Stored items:
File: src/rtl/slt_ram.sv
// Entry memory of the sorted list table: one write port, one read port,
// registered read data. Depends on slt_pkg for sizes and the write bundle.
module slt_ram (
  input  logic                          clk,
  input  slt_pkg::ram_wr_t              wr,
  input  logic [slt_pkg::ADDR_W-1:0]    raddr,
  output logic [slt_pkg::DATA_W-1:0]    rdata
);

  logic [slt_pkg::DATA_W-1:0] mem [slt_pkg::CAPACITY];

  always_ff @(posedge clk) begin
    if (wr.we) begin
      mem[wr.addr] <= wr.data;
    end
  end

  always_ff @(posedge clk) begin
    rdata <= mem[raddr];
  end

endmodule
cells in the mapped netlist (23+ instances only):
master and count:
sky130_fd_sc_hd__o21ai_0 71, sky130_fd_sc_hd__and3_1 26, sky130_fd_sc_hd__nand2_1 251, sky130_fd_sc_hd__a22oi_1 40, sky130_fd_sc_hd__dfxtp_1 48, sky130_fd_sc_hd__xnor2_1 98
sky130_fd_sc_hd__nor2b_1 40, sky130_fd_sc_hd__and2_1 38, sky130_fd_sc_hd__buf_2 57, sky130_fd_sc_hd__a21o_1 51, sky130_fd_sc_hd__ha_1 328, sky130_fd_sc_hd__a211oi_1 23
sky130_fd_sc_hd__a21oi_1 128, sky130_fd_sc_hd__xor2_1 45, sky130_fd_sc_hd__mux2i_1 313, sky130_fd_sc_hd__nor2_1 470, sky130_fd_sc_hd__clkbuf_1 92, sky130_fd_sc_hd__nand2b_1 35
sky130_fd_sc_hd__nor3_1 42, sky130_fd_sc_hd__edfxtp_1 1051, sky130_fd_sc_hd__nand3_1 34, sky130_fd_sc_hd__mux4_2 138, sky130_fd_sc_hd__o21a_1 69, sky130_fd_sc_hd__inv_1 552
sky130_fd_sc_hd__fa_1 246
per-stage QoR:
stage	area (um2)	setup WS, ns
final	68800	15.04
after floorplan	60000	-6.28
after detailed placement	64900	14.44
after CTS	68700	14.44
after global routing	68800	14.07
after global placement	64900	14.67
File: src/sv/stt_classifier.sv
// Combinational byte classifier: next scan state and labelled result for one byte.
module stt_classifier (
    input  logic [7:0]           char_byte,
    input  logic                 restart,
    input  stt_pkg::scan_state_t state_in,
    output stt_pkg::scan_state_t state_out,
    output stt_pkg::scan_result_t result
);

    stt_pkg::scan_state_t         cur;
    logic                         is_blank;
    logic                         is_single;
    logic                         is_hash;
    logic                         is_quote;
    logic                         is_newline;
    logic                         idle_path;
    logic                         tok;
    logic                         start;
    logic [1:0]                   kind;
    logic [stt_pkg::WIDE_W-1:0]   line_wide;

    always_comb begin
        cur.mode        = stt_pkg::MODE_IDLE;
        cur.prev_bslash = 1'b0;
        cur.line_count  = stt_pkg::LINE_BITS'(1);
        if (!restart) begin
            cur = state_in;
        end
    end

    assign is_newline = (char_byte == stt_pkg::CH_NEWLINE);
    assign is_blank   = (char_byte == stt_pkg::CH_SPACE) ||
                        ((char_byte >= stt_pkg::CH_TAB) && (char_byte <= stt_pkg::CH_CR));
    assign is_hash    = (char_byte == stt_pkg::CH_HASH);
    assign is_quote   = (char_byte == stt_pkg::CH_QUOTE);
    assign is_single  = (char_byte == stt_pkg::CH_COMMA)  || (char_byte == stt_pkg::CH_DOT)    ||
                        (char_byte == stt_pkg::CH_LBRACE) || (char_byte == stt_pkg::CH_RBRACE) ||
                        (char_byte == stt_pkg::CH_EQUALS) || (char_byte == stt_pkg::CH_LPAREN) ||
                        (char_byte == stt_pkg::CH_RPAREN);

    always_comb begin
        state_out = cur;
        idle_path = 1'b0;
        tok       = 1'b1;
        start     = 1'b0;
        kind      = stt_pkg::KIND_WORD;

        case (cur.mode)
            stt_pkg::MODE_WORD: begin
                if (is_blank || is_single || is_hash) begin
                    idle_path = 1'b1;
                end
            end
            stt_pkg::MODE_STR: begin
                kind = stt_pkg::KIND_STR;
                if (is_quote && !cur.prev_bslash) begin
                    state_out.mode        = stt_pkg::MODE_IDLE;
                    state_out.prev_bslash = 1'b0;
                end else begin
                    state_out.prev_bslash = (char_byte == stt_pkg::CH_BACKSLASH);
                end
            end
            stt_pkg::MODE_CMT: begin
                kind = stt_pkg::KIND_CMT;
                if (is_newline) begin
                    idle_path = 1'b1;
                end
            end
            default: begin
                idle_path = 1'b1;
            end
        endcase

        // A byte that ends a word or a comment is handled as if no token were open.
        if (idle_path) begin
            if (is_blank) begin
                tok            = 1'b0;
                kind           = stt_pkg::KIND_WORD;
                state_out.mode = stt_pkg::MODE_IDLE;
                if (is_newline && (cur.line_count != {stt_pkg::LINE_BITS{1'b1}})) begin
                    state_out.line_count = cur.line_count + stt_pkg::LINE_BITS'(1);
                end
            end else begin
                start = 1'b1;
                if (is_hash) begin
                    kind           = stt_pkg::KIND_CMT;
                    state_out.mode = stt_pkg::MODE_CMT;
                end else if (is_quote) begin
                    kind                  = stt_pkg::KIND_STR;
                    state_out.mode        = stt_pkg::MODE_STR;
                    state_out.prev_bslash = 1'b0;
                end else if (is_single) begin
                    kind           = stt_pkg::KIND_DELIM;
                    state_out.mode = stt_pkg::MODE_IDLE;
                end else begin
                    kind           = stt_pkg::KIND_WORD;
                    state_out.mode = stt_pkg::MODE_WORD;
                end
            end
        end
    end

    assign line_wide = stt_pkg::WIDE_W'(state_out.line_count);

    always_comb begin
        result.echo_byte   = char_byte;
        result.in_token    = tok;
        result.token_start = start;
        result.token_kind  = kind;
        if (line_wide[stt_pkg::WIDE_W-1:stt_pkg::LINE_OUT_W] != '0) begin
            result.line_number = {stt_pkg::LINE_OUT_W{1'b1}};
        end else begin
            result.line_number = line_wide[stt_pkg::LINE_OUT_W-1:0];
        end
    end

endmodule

EXERCISE: Print again the lines of the entries above that fall between the line holding "sky130_fd_sc_hd__a21oi_1 128, sky130_fd_sc_hd__xor2_1" and the line holding "sky130_fd_sc_hd__nor3_1 42, sky130_fd_sc_hd__edfxtp_1", inclusive, exactly as they stand.

REPLY:
sky130_fd_sc_hd__a21oi_1 128, sky130_fd_sc_hd__xor2_1 45, sky130_fd_sc_hd__mux2i_1 313, sky130_fd_sc_hd__nor2_1 470, sky130_fd_sc_hd__clkbuf_1 92, sky130_fd_sc_hd__nand2b_1 35
sky130_fd_sc_hd__nor3_1 42, sky130_fd_sc_hd__edfxtp_1 1051, sky130_fd_sc_hd__nand3_1 34, sky130_fd_sc_hd__mux4_2 138, sky130_fd_sc_hd__o21a_1 69, sky130_fd_sc_hd__inv_1 552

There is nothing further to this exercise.